ロシアがアメリカの禁輸品であるNVIDIAのAIチップを搭載したサーバー460億円相当をインド経由で輸入していたことが判明
軍事目的に利用される恐れがあるということで、アメリカはNVIDIAのAIチップのロシアへの輸出を制限しています。しかし、世界のあらゆる国からロシアへの輸出制限をかけられるわけではないため、マレーシアやインドを経由してロシアにAIチップが渡っていることがわかっています。直近の2024年4月から8月だけでも、NVIDIAの「H100」チップを搭載したDell PowerEdge XE9680サーバー1111台、市場価値3億ドル(約460億円)相当がインドからロシアに輸出されています。
Russia Is Getting Nvidia AI Chips From an Indian Pharma Company - Bloomberg
https://www.bloomberg.com/news/features/2024-10-27/russia-is-getting-nvidia-ai-chips-from-an-indian-pharma-company
Russia finds way to buy sanctioned Nvidia AI chips: through Asian countries | Ukrainska Pravda
https://www.pravda.com.ua/eng/news/2024/10/28/7481703/
Russia is getting Nvidia AI chips from a very unlikely source - an Indian drug firm | Cryptopolitan
https://www.cryptopolitan.com/russia-nvidia-ai-chips-indian-drug-firm/
アメリカやEUの国々は、軍事利用可能な技術や製品のロシアへの輸出について慎重になっていますが、インドはこうした枠組みに加わっていないため、ロシアへの輸出に制限がありません。

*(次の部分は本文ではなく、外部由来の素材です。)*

**config.mk**
```make
export PLATFORM = sky130hd
export DESIGN_NAME = ser_par_lane
export DESIGN_NICKNAME = d
export VERILOG_FILES = /design/src/rtl/ser_par_lane_pkg.sv /design/src/rtl/ser_par_lane.sv
export SDC_FILE = /design/constraint.sdc
export NUM_CORES = 1
export LEC_CHECK = 0
export ABC_AREA = 1
export CAP_MARGIN = 10
export CORE_MARGIN = 8
export CORE_UTILIZATION = 39
export DETAILED_ROUTE_END_ITERATION = 16
export GPL_ROUTABILITY_DRIVEN = 0
export GPL_TIMING_DRIVEN = 1
export PLACE_DENSITY = 0.67
export SLEW_MARGIN = 30
export SYNTH_ARGS = -nofsm -noshare
export SYNTH_HDL_FRONTEND = slang
export SYNTH_SLANG_ARGS = --single-unit
```
**constraint.sdc**
```tcl
create_clock -name clk_8f -period 4.34 [get_ports clk_8f]
set_clock_uncertainty 0.1 [all_clocks]
set_input_delay 1.302 -clock clk_8f [delete_from_list [all_inputs] [get_ports clk_8f]]
set_output_delay 1.302 -clock clk_8f [all_outputs]
set_load 0.05 [all_outputs]
```
**src/rtl/ser_par_lane_pkg.sv**
```systemverilog
// Shared receive-path definitions: idle/comma symbol and lane FSM encoding.
// Also imported by the striping and unstriping stages.
package ser_par_lane_pkg;

    // Comma/idle symbol used for byte alignment and as the idle filler.
    localparam logic [7:0] COM_SYMBOL = 8'hBC;

    typedef enum logic [1:0] {
        StSearch  = 2'd0,
        StLocking = 2'd1,
        StActive  = 2'd2
    } lane_state_e;

    function automatic logic is_com(input logic [7:0] word, input logic [7:0] com);
        return word == com;
    endfunction

endpackage

```
**src/rtl/ser_par_lane.sv**
```systemverilog
// Receive-side serial-to-parallel converter for one lane.
// Deserialises an MSB-first bit stream, hunts for COM to find byte boundaries,
// locks after AlignCount consecutive aligned COMs, then emits one byte every 8 clocks.
module ser_par_lane
    import ser_par_lane_pkg::*;
#(
    parameter logic [7:0]  ComSymbol  = ser_par_lane_pkg::COM_SYMBOL,
    parameter int unsigned AlignCount = 4  // 1..15
) (
    input  logic       clk_8f,
    input  logic       reset_L,
    input  logic       data_serial,
    output logic [7:0] data_parallel,
    output logic       valid_parallel,
    output logic       byte_strobe,
    output logic       active
);

    localparam logic [3:0] AlignCountW = 4'(AlignCount);

    lane_state_e state_q, state_d;
    logic [7:0]  shreg_q;
    logic [2:0]  bit_cnt_q, bit_cnt_d;
    logic [3:0]  com_cnt_q, com_cnt_d;
    logic [7:0]  data_q, data_d;
    logic        valid_q, valid_d;
    logic        upd_q, upd_d;       // byte captured this edge; strobe follows one cycle later
    logic        strobe_q;
    logic        active_q, active_d;

    logic [7:0]  word;
    logic        boundary;
    logic        word_is_com;

    // Byte completed at this edge and boundary detection.
    always_comb begin
        word        = {shreg_q[6:0], data_serial};
        boundary    = (bit_cnt_q == 3'd7);
        word_is_com = is_com(word, ComSymbol);
    end

    // Next-state logic: alignment FSM, counters and output capture.
    always_comb begin
        state_d   = state_q;
        bit_cnt_d = bit_cnt_q + 3'd1;
        com_cnt_d = com_cnt_q;
        data_d    = data_q;
        valid_d   = valid_q;
        upd_d     = 1'b0;
        active_d  = active_q;

        unique case (state_q)
            StSearch: begin
                // Any bit position may start a byte; a COM match fixes the boundary.
                if (word_is_com) begin
                    bit_cnt_d = 3'd0;
                    com_cnt_d = 4'd1;
                    if (AlignCount == 1) begin
                        state_d  = StActive;
                        active_d = 1'b1;
                    end else begin
                        state_d = StLocking;
                    end
                end
            end
            StLocking: begin
                // Only boundary-aligned words count; misaligned COMs are ignored.
                if (boundary) begin
                    if (word_is_com) begin
                        if (com_cnt_q + 4'd1 == AlignCountW) begin
                            state_d  = StActive;
                            active_d = 1'b1;
                        end else begin
                            com_cnt_d = com_cnt_q + 4'd1;
                        end
                    end else begin
                        state_d   = StSearch;
                        com_cnt_d = 4'd0;
                    end
                end
            end
            StActive: begin
                // No loss-of-lock detection: only reset leaves this state.
                if (boundary) begin
                    data_d  = word;
                    valid_d = !word_is_com;
                    upd_d   = 1'b1;
                end
            end
            default: begin
                state_d = StSearch;
            end
        endcase
    end

    // State and datapath registers with asynchronous active-low reset.
    always_ff @(posedge clk_8f or negedge reset_L) begin
        if (!reset_L) begin
            state_q   <= StSearch;
            shreg_q   <= 8'h00;
            bit_cnt_q <= 3'd0;
            com_cnt_q <= 4'd0;
            data_q    <= 8'h00;
            valid_q   <= 1'b0;
            upd_q     <= 1'b0;
            strobe_q  <= 1'b0;
            active_q  <= 1'b0;
        end else begin
            state_q   <= state_d;
            shreg_q   <= word;
            bit_cnt_q <= bit_cnt_d;
            com_cnt_q <= com_cnt_d;
            data_q    <= data_d;
            valid_q   <= valid_d;
            upd_q     <= upd_d;
            strobe_q  <= upd_q;
            active_q  <= active_d;
        end
    end

    // Registered outputs.
    always_comb begin
        data_parallel  = data_q;
        valid_parallel = valid_q;
        byte_strobe    = strobe_q;
        active         = active_q;
    end

endmodule

```
# Word-level counts from Yosys, hierarchy flattened
# Cells that the tools add are included.
[totals] register_bits=28 input_bits=3 output_inout_bits=11 elab_cells=42
[op_classes] n_addsub=2 n_eq_ne=9 n_mux=14 bitwise_logic=1 n_reduce_logical=7
[ops] cell="$mux 4" count=4
[ops] cell="$reduce_and 4->1" count=3
[ops] cell="$eq 8x8->1 const B" count=1
[ops] cell="$mux 2" count=4
[ops] cell="$pmux 4 s2" count=1
[ops] cell="$mux 3" count=2
[ops] cell="$ne 3x3->1 const B" count=2
[ops] cell="$pmux 2 s3" count=1
[ops] cell="$add 4x1->4 const B" count=1
[ops] cell="$eq 4x3->1 const B" count=1
[ops] cell="$ne 2x2->1 const B" count=2
[ops] cell="$add 3x1->3 const B" count=1
[ops] cell="$eq 3x3->1 const B" count=1
[ops] cell="$eq 2x1->1 const B" count=1
[ops] cell="$eq 2x2->1 const B" count=1
[ops] cell="$logic_not 2->1" count=1
[ops] cell="$mux 1" count=2
[ops] cell="$reduce_and 2->1" count=1
[ops] cell="$reduce_bool 2->1" count=1
[ops] cell="$logic_not 1->1" count=1
[ops] cell="$not 1->1" count=1

# Longest topological paths before layout
# Gate-level depths: netlist of run 1.
[depth] word_depth=6 depth_mapped=9

# Worst setup path before layout of run 1
# OpenSTA, ideal clock, no wires.
[synth_path] path_type="input port to flip-flop" start="in data_serial" end="reg com_cnt_q[0]" setup_ps=120 arrival_ps=1940 t_required_ps=4120 path_slack_ps=2179 cell_stages=8 n_path_buf=0 cell_sequence="inv_2 -> nand2_2 -> nor2_8 -> nand3_4 -> nor2_4 -> nor2_2 -> nand2_1 -> nand2_1"
[synth_via] elab_chain_cells=4
[synth_rtl] item="start: declaration" line="ser_par_lane.sv:12" source="input logic data_serial,"
[synth_rtl] item="$eq 8x8->1 *" line="ser_par_lane_pkg.sv:15" source="return word == com;"
[synth_rtl] item="$mux 4" line="ser_par_lane.sv:69" source="if (word_is_com) begin"
[synth_rtl] item="$mux 4" line="ser_par_lane.sv:68" source="if (boundary) begin"
[synth_rtl] item="$pmux 4 s2" line="ser_par_lane.sv:52" source="unique case (state_q)"
[synth_rtl] item="end signal: assignment" line="ser_par_lane.sv:112" source="com_cnt_q <= com_cnt_d;"
[synth_rtl] item="end: declaration" line="ser_par_lane.sv:24" source="logic [3:0] com_cnt_q, com_cnt_d;"
# Every way passes the cells marked *; elsewhere a longest branch is shown, timed or not. The select of a mux whose other input is x is not followed.
# A chain may end at the register's enable or synchronous reset.

# Worst setup path after layout of run 1
[layout_path] start="reg data_q[4], in the netlist data_parallel[4]" end="out data_parallel[4]"
[layout_lines] item="start: declaration" line="ser_par_lane.sv:25" source="logic [7:0] data_q, data_d;"
[layout_lines] item="start signal: assignment" line="ser_par_lane.sv:113" source="data_q <= data_d;"
[layout_lines] item="end: declaration" line="ser_par_lane.sv:13" source="output logic [7:0] data_parallel,"
# No word-level cell between the ends.

==> flow_summary.toml, run 1 <==
[final_layout]
layout.cells.most_common_list = "40 x nand2_1, 28 x dfrtp_1, 13 x inv_1, 13 x clkdlybuf4s50_1, 6 x nand2_2"
antennaDiodeCount = 0
nFillCells = 294
multi_input_area_sq_um = 482
final_common_cell = "nand2_1"
fin_nets = 151
fin_cells = 188
regArea_sq_um = 701
syn2layout_area_growth_pct = 18.5
drive_gt1_frac = 0.201
utilization = 0.488

[sta]
rsz0062_at_grt = "false"
setup_viol = 0
finalCritPeriodShare = 0.676
maxSlewViolCount = 0
slew_headroom = 0.663
fin_crit_ps = 2930
setup_tns_ps = 0
max_freq_ghz = 0.341
tightest_slew_ps = 504
hold_viol = 0

[setup_path]
crit_path_start = "data_parallel[4]"
arrival_ps = 1530
path_depth = 1
worstSetupEndpoint = "data_parallel[4]"
slowest_stage = "clkdlybuf4s50_1"
timing.rr.end = "com_cnt_q[2]"
slowest_delay_ps = 810
cp-end-kind = "primary output"
critPathTopFamily = "buffers and inverters"
cp.required_ps = 2940
r2r_start = "bit_cnt_q[0]"
critPathMaxFanout = 2
start_kind = "flip-flop"
crit_chain = "clkdlybuf4s50_1"
path_buf_inv = 1
path_class = "flip-flop to primary output"
reg2reg_depth = 8
r2r_setup_slack_ps = 2720

[drt]
drtAntennaViolNets = 0
dr.pass1.iters = 4
first_iter_violations = 13
via_count = 856
vias_per_cell = 4.55
wl_mm = 1.98
remaining_drc_errors = 0
wl_per_cell_um = 10.5

[die]
fp.coreArea_sq_um = 3080
die_h_um = 73.0
ios = 14
die_x_um = 73.0
die_area_sq_um = 5330
rows = 20
initial_core_util = 0.412

[pwr]
power_per_cell_area_nw_per_um2 = 321
p_leak_nw = 0.753
ir_drop_mv = 0.139
p_total_mw = 0.481

[synth]
synth_nets = 133
netlist_area_sq_um = 1270
ys_warn_count = 0
synth_top_cell_area_share = 0.553
ys_types = 22
synth.largest_area_cell = "dfrtp_1"
ys_seq_elements = 28
synth_seq_area_share = 0.553
synth_area_leaders = "dfrtp_1 55%, nand2_1 12%, nor2_8 4.7%, inv_1 3.8%, ha_1 3.0%"
synth_area_per_cell_sq_um = 9.98
syn_inst = 127

[clock_tree]
h-tree-depth = 1
tritoncts = "yes"
cts_resized = 0
cts_buffers = 3
post_cts_buffers = 0
clock_path_buffers = 2
clkLatencyLatePin_ps = 320
cts.sink_count = 28
cts_root_buf = "clkbuf_4"
cts-hold-fix-buffers = 0
path_clk_slew_ps = 150

[hold_path]
hold_path.class = "flip-flop to flip-flop"

[grt]
grt_pass1_vias = 911
grt_use_total = 0.0873
grt_pass1_wl_mm = 3.73
grt_start_max_net_pins = 29
overflow = 0
antenna_found_initial = 0

[run]
drv_cap = 0

[placement]
io_buffers = 13
hpwl_mm = 1.53
dp_cells = 184

[run_status]
status = "finished, final reports clean"
[registers in the layout (all words and copies together), names as in the netlist]
| register | count |
|---|---|
| upd_q | 1 |
| state_q | 2 |
| active | 1 |
| valid_parallel | 1 |
| bit_cnt_q | 3 |
| byte_strobe | 1 |
| com_cnt_q | 4 |
| data_parallel | 8 |
| shreg_q | 7 |
[kinds of logic (layout without fill, tap and decap cells)]
| family | count (synthesis) | count (layout) | synth area share |
|---|---|---|---|
| AOI/OAI and AO/OA | 10 | 10 | 0.0503 |
| DFF | 28 | 28 | 0.553 |
| buffers and inverters | 20 | 37 | 0.0671 |
| and+or+nand+nor | 66 | 66 | 0.300 |
| adders and majority gates | 3 | 3 | 0.0296 |
[worst min path at each step]
stage	startpoint	endpoint	slack (ps)	depth (start not counted)
after floorplan	upd_q	byte_strobe	230	0
after global placement	upd_q	byte_strobe	240	0
after detailed placement	upd_q	byte_strobe	240	0
after CTS	upd_q	byte_strobe	280	0
after global routing	upd_q	byte_strobe	290	0
final	upd_q	byte_strobe	270	0
[final cells by class]
| cell class | instances | area share |
|---|---|---|
| inverters | 19 | 0.0492 |
| clock buffers | 3 | 0.0150 |
| multi-input cells | 79 | 0.321 |
| clock inverters | 1 | 0.0200 |
| repair buffers | 14 | 0.0917 |
| flip-flops and latches | 28 | 0.467 |
| well taps | 44 | 0.0367 |
[synth_stat cells, drive strengths merged]
| master | count |
|---|---|
| nand2 | 48 |
| dfrtp | 28 |
| inv | 18 |
| nor2 | 10 |
| o21ai | 8 |
| nand3 | 7 |
| ha | 3 |
| a21boi | 1 |
| a21oi | 1 |
| buf | 1 |
| clkinv | 1 |
| nand4 | 1 |
[routing by layer]
layer / GRT usage / wire [um]
met5: 0 / 0
met4: 0.0400 / 26
met2: 0.163 / 1030
met3: 0.0165 / 37
met1: 0.0910 / 880
[power breakdown]
group	leakage [nW]	switching, mW	internal, mW	total (mW)
sequential	0.332	0.00497	0.268	0.273
clock	0.0279	0.0752	0.0934	0.169
combinational	0.393	0.0275	0.0123	0.0399
[metrics by stage]
step                      setup slack [ps]  hold slack (ps)  area, sq um
after floorplan                       2180              231         1270
after global placement                1650              236         1450
after detailed placement              1610              242         1450
after CTS                             1380              282         1500
after global routing                  1350              286         1500
final                                 1410              268         1500
No activity file was read; power rests on OpenSTA's default activity.
==> run 2: changes to the inputs <==
--- a/config.mk
+++ b/config.mk
@@ -12,7 +12,7 @@
 export DETAILED_ROUTE_END_ITERATION = 16
 export GPL_ROUTABILITY_DRIVEN = 0
 export GPL_TIMING_DRIVEN = 1
-export PLACE_DENSITY = 0.67
+export PLACE_DENSITY = 0.69
 export SLEW_MARGIN = 30
 export SYNTH_ARGS = -nofsm -noshare
 export SYNTH_HDL_FRONTEND = slang
==> constraint.sdc (replaced) <==
create_clock -name clk_8f -period 2.6 [get_ports clk_8f]
set_clock_uncertainty 0.1 [all_clocks]
set_input_delay 0.78 -clock clk_8f [delete_from_list [all_inputs] [get_ports clk_8f]]
set_output_delay 0.78 -clock clk_8f [all_outputs]
set_load 0.05 [all_outputs]
==> run 2 against run 1 <==
  * Worst setup slack worse by 1200 ps
  * Register-to-register slack worse by 1800 ps
  * Clock-buffer cell count unchanged
  * First-iteration DRC count rose to 2.6 times the previous value
  * Sequential cell count unchanged
  * Combinational power up 67%
  * Routed wire length up 7.3%
  * Core utilization down 0.98 points
  * Total power up 44%
  * Critical endpoint is now data_parallel[0]
  * Highest routed layer unchanged
==> flow_summary.toml, run 2 (same netlist as run 1, synthesis figures left out) <==
[pwr]
p_total_mw = 0.695
ir_drop_mv = 0.324
power_per_cell_area_nw_per_um2 = 473
p_leak_nw = 0.739

[clock_tree]
post_cts_buffers = 0
path_clk_slew_ps = 140
tritoncts = "yes"
h-tree-depth = 1
cts-hold-fix-buffers = 0
cts_resized = 0
clock_path_buffers = 2
cts_root_buf = "clkbuf_4"
cts.sink_count = 28
cts_buffers = 3
clkLatencyLatePin_ps = 320

[final_layout]
final_common_cell = "nand2_1"
layout.cells.most_common_list = "40 x nand2_1, 28 x dfrtp_1, 13 x inv_1, 13 x clkdlybuf4s50_1, 6 x nand2_2"
syn2layout_area_growth_pct = 16.1
fin_nets = 151
largest_register_ffs = 8
antennaDiodeCount = 0
nFillCells = 313
drive_gt1_frac = 0.196

[sta]
fin_crit_ps = 2400
rsz0062_at_grt = "false"
hold_viol = 0
setup_tns_ps = 0
maxSlewViolCount = 0
tightest_slew_ps = 503
finalWorstSetupSlack_ps = 201
finalCritPeriodShare = 0.923
max_freq_ghz = 0.417
slew_headroom = 0.663
setup_viol = 0

[die]
ios = 14
rows = 20
fp.coreArea_sq_um = 3080
die_x_um = 73.0
die_h_um = 73.0
initial_core_util = 0.412
die_area_sq_um = 5330

[placement]
dp_slack_ps = 365
io_buffers = 13
hpwl_mm = 1.62

[grt]
antenna_found_initial = 0
use_met3 = 0.0220
grt_pass1_vias = 909
top_usage_layer = "met2"
met2_usage = 0.171
grt_pass1_wl_mm = 4.00
grt_use_met1 = 0.100
grt_use_total = 0.0954
overflow = 0
grt_start_max_net_pins = 29

[run]
drv_cap = 0

[drt]
wl_per_cell_um = 11.4
remaining_drc_errors = 0
vias_per_cell = 4.42
via_count = 827
dr.pass1.iters = 3
drtAntennaViolNets = 0
wl_mm = 2.12
first_iter_violations = 34

[setup_path]
slowest_stage = "clkdlybuf4s50_1"
slowest_delay_ps = 810
start_kind = "flip-flop"
crit_chain = "clkdlybuf4s50_1"
critPathMaxFanout = 2
critPathTopFamily = "buffers and inverters"
cp-end-kind = "primary output"
cp.required_ps = 1720
path_class = "flip-flop to primary output"
path_buf_inv = 1
arrival_ps = 1520

[run_status]
status = "finished, final reports clean"

[hold_path]
hold_path.class = "flip-flop to flip-flop"
-- run 2: cell count changes in the layout (fill, tap and decap cells not counted), sizes merged --
cell,delta
bufinv,-1
-- run 2: path summary, 6_finish.rpt --
kind                                        from                to  slack [ps]  cells after the start
worst min register to register             upd_q       byte_strobe         270                      0
worst max register to register      bit_cnt_q[0]      com_cnt_q[2]         970                      8
worst min-delay path                       upd_q       byte_strobe         270                      0
max in group asynchronous                reset_L    valid_parallel        1440                      2
worst max-delay path            data_parallel[0]  data_parallel[0]         200                      1
min in group asynchronous                reset_L  data_parallel[2]         710                      2
-- run 2: layer usage --
layer	part of all wire	vias to the layer above
met5	0	-
met4	0.022	0
met3	0.033	5
met2	0.51	8
met1	0.44	393
li1	-	421
-- run 2: through the flow --
| step | instance area, sq um | utilization | hold slack, ps | cells |
|---|---|---|---|---|
| floorplan | 1270 | - | 231 | 127 |
| global placement | 1450 | 0.471 | 235 | 184 |
| detailed placement | 1450 | 0.471 | 237 | 184 |
| CTS | 1470 | 0.478 | 270 | 187 |
| global route | 1470 | 0.478 | 290 | 187 |
| finish | 1470 | 0.478 | 270 | 187 |
-- run 2: cell type report --
| class | instances | area, sq um | area share |
|---|---|---|---|
| tap | 44 | 55.1 | 0.0374 |
| timing repair buffer | 14 | 138 | 0.0935 |
| inverter | 19 | 73.8 | 0.0502 |
| sequential | 28 | 701 | 0.476 |
| multi-input combinational | 79 | 482 | 0.327 |
| clock buffer | 3 | 22.5 | 0.0153 |
-- run 2: power by group --
part | leakage [nW] | switching (mW) | internal [mW]
registers | 0.332 | 0.00793 | 0.447
logic | 0.393 | 0.0458 | 0.0206
clock network | 0.0138 | 0.119 | 0.0543
==> run 3: changes to the inputs <==
--- a/config.mk
+++ b/config.mk
@@ -9,6 +9,7 @@
 export CAP_MARGIN = 10
 export CORE_MARGIN = 8
 export CORE_UTILIZATION = 39
+export CTS_CLUSTER_SIZE = 25
 export DETAILED_ROUTE_END_ITERATION = 16
 export GPL_ROUTABILITY_DRIVEN = 0
 export GPL_TIMING_DRIVEN = 1
==> results of run 3 <==
Same layout as run 2: the final DEF is identical, and so are final timing and power.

たとえば、Shreya Life Sciencesという会社は、2024年4月から8月にかけて、NVIDIAのAIチップを搭載したDell PowerEdge XE9680サーバー合計1400台を輸出したことがわかっています。これらのサーバーの市場価値は3億ドルに上るとみられています。
Shreya Life Sciencesは1995年にモスクワで創業した会社で、2001年にインドに進出しました。もともとは製薬会社であり、ロシアへ医薬品を輸出する事業を行っていましたが、2024年に入って、サーバーの輸出も開始したとみられます。
サーバーは、マレーシアにあるDellの子会社が受注して、シンガポールの子会社がインドへ輸出。その後、インドからロシアへ「転売」されていました。
なお、こうした輸出を行っているのはShreya Life Sciencesに限らないとのことで、ShereyaとHayers Infotech Private Limitedの2社が2022年2月以降にロシアへ輸出したハイテク製品は4億3400万ドル(約665億円)相当に上るとのことです。